Au Salon de l’Action Gouvernementale (SAGO) 2026, la question de la place des guides touristiques dans la stratégie nationale de développement du tourisme a été vivement soulevée par le Syndicat national des guides touristiques et animateurs de loisirs.
Par Gervais Fredy Memana

Prenant part à l’exposé du Ministère du Tourisme, le président de l’association, Adolphe Simo, n’a pas caché son indignation face à ce qu’il considère comme une marginalisation persistante des professionnels du guidage dans les grands rendez-vous du secteur. «…Malheureusement, nous nous rendons compte que les guides, qui devraient être ceux-là même qui impulsent le tourisme en accompagnant les acteurs et les visiteurs, ne sont pas représentés. Ils n’ont pas de stand afin d’accompagner cette action. Qui mieux que le guide pour expliquer le lieu où se tient cet événement ? Qui mieux que nous pour raconter l’histoire du Cameroun ? », a-t-il déclaré avec insistance, évoquant notamment la richesse patrimoniale du pays. Pour le responsable syndical, le guide touristique joue un rôle central dans la valorisation de la destination Cameroun. Il estime que ces professionnels sont les premiers ambassadeurs du patrimoine culturel et historique, capables de transformer chaque visite en expérience éducative et mémorable. « Nous sommes les mieux placés pour présenter le Cameroun. Le SAGO est l’endroit idéal pour nous permettre de nous mouvoir et de faire comprendre notre rôle », a-t-il ajouté, rappelant également la participation de son organisation à plusieurs événements internationaux, notamment au Congo, au Burkina Faso, au Bénin et en Afrique du Sud, où des délégations camerounaises ont porté haut les couleurs du pays.
Le syndicat insiste par ailleurs sur la nécessité d’intégrer pleinement les guides dans les politiques publiques du tourisme, notamment à travers une formation spécialisée et la reconnaissance de différents métiers du secteur, tels que les guides de sites et les chauffeur-guides. Selon Adolphe Simo, le ministère du Tourisme aurait déjà manifesté une ouverture en sollicitant la participation du syndicat comme partenaire lors de cette édition du SAGO. Une avancée qu’il accueille avec prudence mais optimisme: « Nous pensons qu’ils ont pris conscience de la place du guide. Le ministère a une bonne volonté, mais il faut examiner la vision politique globale » Le président du syndicat déplore toutefois les limites budgétaires et le manque de mécanismes d’accompagnement.

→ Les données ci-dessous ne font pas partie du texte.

This is an optimization exercise on Yosys and OpenROAD, whose aim is small area, a short achievable clock period and few clock cycles per item, not a production implementation. Where RTL was checked, it was by simulation tests only, not by an equivalence proof against the original. Power and IR drop assume default switching activity.

## apply_front
module apply_front (
	input logic clk,
	input logic reset,
	input logic in_valid,
	output logic in_ready,
	input logic [3-1:0] in_id,
	input logic in_negate,
	input logic [1:0] in_op,
	input logic [16-1:0] in_f,
	input logic [16-1:0] in_g,
	output logic var_req_valid,
	input logic var_req_ready,
	output logic [16-2:0] var_req_node,
	input logic var_resp_valid,
	input logic [8-1:0] var_resp_var,
	input logic cfg_write,
	input logic [8-1:0] cfg_address,
	input logic [32-1:0] cfg_wdata,
	output logic out_valid,
	input logic out_ready,
	output logic [3-1:0] out_id,
	output logic out_negate,
	output logic [1:0] out_op,
	output logic [16-1:0] out_f,
	output logic [16-1:0] out_g,
	output logic out_hit,
	output logic [16-1:0] out_result,
	output logic [8-1:0] out_top,
	output logic out_fetch_f,
	output logic out_fetch_g,
	output logic out_quantify
);
Settings: LEC_CHECK=0, CAP_MARGIN=20, CORE_MARGIN=2, CORE_UTILIZATION=40, CTS_BUF_LIST=sky130_fd_sc_hd__clkbuf_8, SETUP_SLACK_MARGIN=3.0, SLEW_MARGIN=20; clock period 5.5 ns.
run.sh (not shown) runs the stock make flow with config.mk's settings and CLKGATE_MAP_FILE= SYNTH_SCRIPT=/design/flow/synth_recipe.tcl, a recipe that flattens the netlist after the stock synthesis.
The baseline finished with timing, DRC and antenna clean.
Testbench counts at the start, summed over its fixed seeds: cycles 9,753, items 4,000.
==> next run, changes <==
--- a/flow/design.v
+++ b/flow/design.v
@@ -122,17 +122,17 @@
 	input logic in_need_g,
 	input logic in_shared,
 	output logic mem_req_valid,
 	input logic mem_req_ready,
 	output logic [16-2:0] mem_req_node,
 	input logic mem_resp_valid,
 	input logic [8-1:0] mem_resp_var,
 	output logic [8-1:0] qvar,
-	input logic qbit,  
+	input logic qbit,
 	output logic out_valid,
 	input logic out_ready,
 	output logic [3-1:0] out_id,
 	output logic out_negate,
 	output logic [1:0] out_op,
 	output logic [16-1:0] out_f,
 	output logic [16-1:0] out_g,
 	output logic out_hit,
@@ -194,16 +194,17 @@
 	logic le;
 	logic ge;
 	logic is_none;
 	logic [VW-1:0] f_top;
 	logic f_ff;
 	logic f_fg;
 	logic f_upd;
 	logic rr_upd;  
+	logic [VW-1:0] rr_var;
 	logic [PW-1:0] rr_ti;
 	logic r_done;
 	logic o_load;
 	logic o_q;
 	assign wi = wp[PW-1:0];
 	assign ii = ip[PW-1:0];
 	assign ri = rp[PW-1:0];
 	assign alloc = in_valid && in_ready;
@@ -250,22 +251,23 @@
 			f_fg = le;
 		end
 		else
 		begin
 			f_ff = (t_kind != K_G) || is_none;
 			f_fg = (t_kind != K_F) || is_none;
 		end
 	end
-	assign qvar = mem_resp_var;
+	assign qvar = rr_var;
 	assign r_done = (rp != ip) && !(e_wf[ri] || e_wg[ri]);
 	assign o_load = r_done && (!out_valid || out_ready);
 	assign o_q = (rr_upd && rr_ti == ri) ? qbit : e_q[ri];
 	always_ff @(posedge clk)
 	begin
+		rr_var <= mem_resp_var;
 		rr_ti <= ti;
 		if (mem_resp_valid)
 			first_var <= mem_resp_var;
 		if (g_load)
 			mem_req_node <= g_node;
 		if (reset)
 		begin
 			rr_upd <= 1'b0;
@@ -404,39 +406,33 @@
 `timescale 1ns/1ps
 module quantify_table (
 	input logic clk,
 	input logic reset,
 	input logic cfg_write,
 	input logic [8-1:0] cfg_address,
 	input logic [32-1:0] cfg_wdata,
 	input logic [8-1:0] qvar,
-	output logic qbit  
+	output logic qbit
 );
 	localparam int SEL_W = $clog2((256 / 32));
 	logic [(256 / 32)-1:0][32-1:0] words;
-	logic [(256 / 32)-1:0] qcol;
-	logic [SEL_W-1:0] qsel;
+	logic [32-1:0] qword;
 	always_ff @(posedge clk)
 	begin
 		for (int i = 0; i < (256 / 32); i++)
 		begin
 			if (reset)
 				words[i] <= '0;
 			else if (cfg_write && cfg_address == i)
 				words[i] <= cfg_wdata;
 		end
 	end
-	always_ff @(posedge clk)
-	begin
-		for (int i = 0; i < (256 / 32); i++)
-			qcol[i] <= words[i][qvar[4:0]];
-		qsel <= qvar[8-1:5];
-	end
-	assign qbit = qcol[qsel];
+	assign qword = words[qvar[8-1:5]];
+	assign qbit = qword[qvar[4:0]];
 endmodule
 `timescale 1ns/1ps
 module apply_front (
 	input logic clk,
 	input logic reset,
 	input logic in_valid,
 	output logic in_ready,
 	input logic [3-1:0] in_id,
=> The changed run completed without violations. Die area climbs slightly. Non-clock buffer count climbs by 8. Clock power drops by a few percent. Routed wire length climbs by a few percent. Power drops by a few percent. Synthesized area climbs slightly. Global-route usage climbs by 0.61 points. Sequential power drops slightly. Count of clock-buffer cells in the layout stays the same.
Function not checked in the second run of this note: the RTL went through the layout flow alone.

v6:
Another version of the RTL of apply_front (not shown whole).
For scale: about 1400 cells after synthesis, ~600 flip-flops.
==> module quantify_table, before the edit <==
module quantify_table (
	input logic clk,
	input logic reset,
	input logic cfg_write,
	input logic [8-1:0] cfg_address,
	input logic [32-1:0] cfg_wdata,
	input logic [8-1:0] qvar,
	output logic qbit  
);
	localparam int SEL_W = $clog2((256 / 32));
	logic [(256 / 32)-1:0][32-1:0] words;
	logic [32-1:0] wdata;
	logic wr_any;
	logic [(256 / 32)-1:0] qcol;
	logic [SEL_W-1:0] qsel;
	assign wdata = reset ? '0 : cfg_wdata;
	assign wr_any = cfg_write && (cfg_address[8-1:SEL_W] == '0);
	always_ff @(posedge clk)
	begin
		for (int i = 0; i < (256 / 32); i++)
		begin
			if (reset || (wr_any && cfg_address[SEL_W-1:0] == i))
				words[i] <= wdata;
		end
	end
	always_ff @(posedge clk)
	begin
		for (int i = 0; i < (256 / 32); i++)
			qcol[i] <= words[i][qvar[4:0]];
		qsel <= qvar[8-1:5];
	end
	assign qbit = qcol[qsel];
endmodule
export LEC_CHECK = 0
export CAP_MARGIN = 20
export CORE_MARGIN = 2
export CORE_UTILIZATION = 40
export CTS_BUF_LIST = sky130_fd_sc_hd__clkbuf_8
export CTS_CLUSTER_DIAMETER = 60
export CTS_CLUSTER_SIZE = 16
export SETUP_SLACK_MARGIN = 3.15
export SLEW_MARGIN = 20
create_clock -name core_clock -period 5.5 [get_ports {clk}]
The inputs of v7 differ from those of v6 as listed below.
==> flow/design.v, changed modules only <==
module quantify_table (
	input logic clk,
	input logic reset,
	input logic cfg_write,
	input logic [8-1:0] cfg_address,
	input logic [32-1:0] cfg_wdata,
	input logic [8-1:0] qvar,
	output logic qbit  
);
	localparam int SEL_W = $clog2((256 / 32));
	logic [(256 / 32)-1:0][32-1:0] words;
	logic [(256 / 32)-1:0] qcol;
	logic [SEL_W-1:0] qsel;
	always_ff @(posedge clk)
	begin
		for (int i = 0; i < (256 / 32); i++)
		begin
			if (reset)
				words[i] <= '0;
			else if (cfg_write && cfg_address == i)
				words[i] <= cfg_wdata;
		end
	end
	always_ff @(posedge clk)
	begin
		for (int i = 0; i < (256 / 32); i++)
			qcol[i] <= words[i][qvar[4:0]];
		qsel <= qvar[8-1:5];
	end
	assign qbit = qcol[qsel];
endmodule
### Flow results
Going from v6 to v7, sequential cell power down 8.7%, post-synthesis to final-layout area growth down 1.4 points, cell count up 673. The clock transition time at the flip-flop clock pins of the worst setup and hold paths was comparable across v7 and v6. Sum of routed wire segments on met1 in v7 vs v6: up 11%. v6 reached the end of the flow, and the finished layout is clean on the timing, DRC and antenna checks. The final layout from v7, which completed every stage, passed the timing, DRC and antenna checks at the end of the flow. Final critical-path required period delta for v7 relative to v6: 100 ps lower. Going from v6 to v7, post-synthesis xor/xnor area fraction about even; count of buffer and inverter cells on the critical path dropped 3.
Testbench counts of v7, summed over its fixed seeds: cycles 9,328, items 4,000.
Only the layout flow was run in v6; the RTL was not checked for function there.

## static timing again, ports no longer ideal
In the flow no input, the clock included, has a driving cell. The finished layouts below were timed again as built, in two steps. Step 1, drivers: a clkbuf_16 drives clk and a buf_2 each remaining input, both assumed. Step 2 adds t to the input delays and takes it off the output delays; t is the mean of the earliest and latest rising clock arrival at the registers after step 1. Input paths then give back, and output paths get back, about the clock's delay inside the block. a / b / c = ideal / step 1 / step 2; a / b = the first two.
run | shift t [ns] | slack for setup (ns) | clock arrival spread, ns
the first run of note 1 | 0.758 | 2.943 / 2.956 / 2.198 | 0.046 / 0.046
the second run of note 1 | 0.740 | 2.713 / 2.713 / 2.259 | 0.059 / 0.059
v6 | 0.714 | 3.002 / 3.002 / 2.405 | 0.069 / 0.069
v7 | 0.717 | 3.105 / 3.043 / 2.386 | 0.050 / 0.050
After both steps setup and hold are still met in every run listed. For the first run of note 1, which loses most, drivers alone change the setup slack by +0.013 ns; drivers and shift together by -0.745 ns.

Il évoque un budget de promotion touristique jugé insuffisant et l’absence de subventions directes pour les guides, alors même que les besoins en formation et en renforcement de capacités restent importants.

« Beaucoup de bavardages sans action concrète », regrette-t-il, appelant à des mesures fortes, notamment la création d’un fonds d’appui, la labellisation du métier de guide et la mise en place d’une carte biométrique “Guide qualité tourisme”. Pour les professionnels du secteur, ces réformes sont essentielles afin de renforcer l’attractivité du Cameroun et de mieux structurer une filière touristique au potentiel jugé immense mais encore sous-exploité.
Enfin, le syndicat plaide pour la promotion du tourisme domestique, estimant que les Camerounais doivent devenir les premiers ambassadeurs de leur propre patrimoine. La conférence, animée par le secrétaire général du syndicat et ses collaborateurs, a ainsi mis en lumière un débat central: celui de la reconnaissance et de la structuration d’un métier clé pour l’avenir du tourisme camerounais.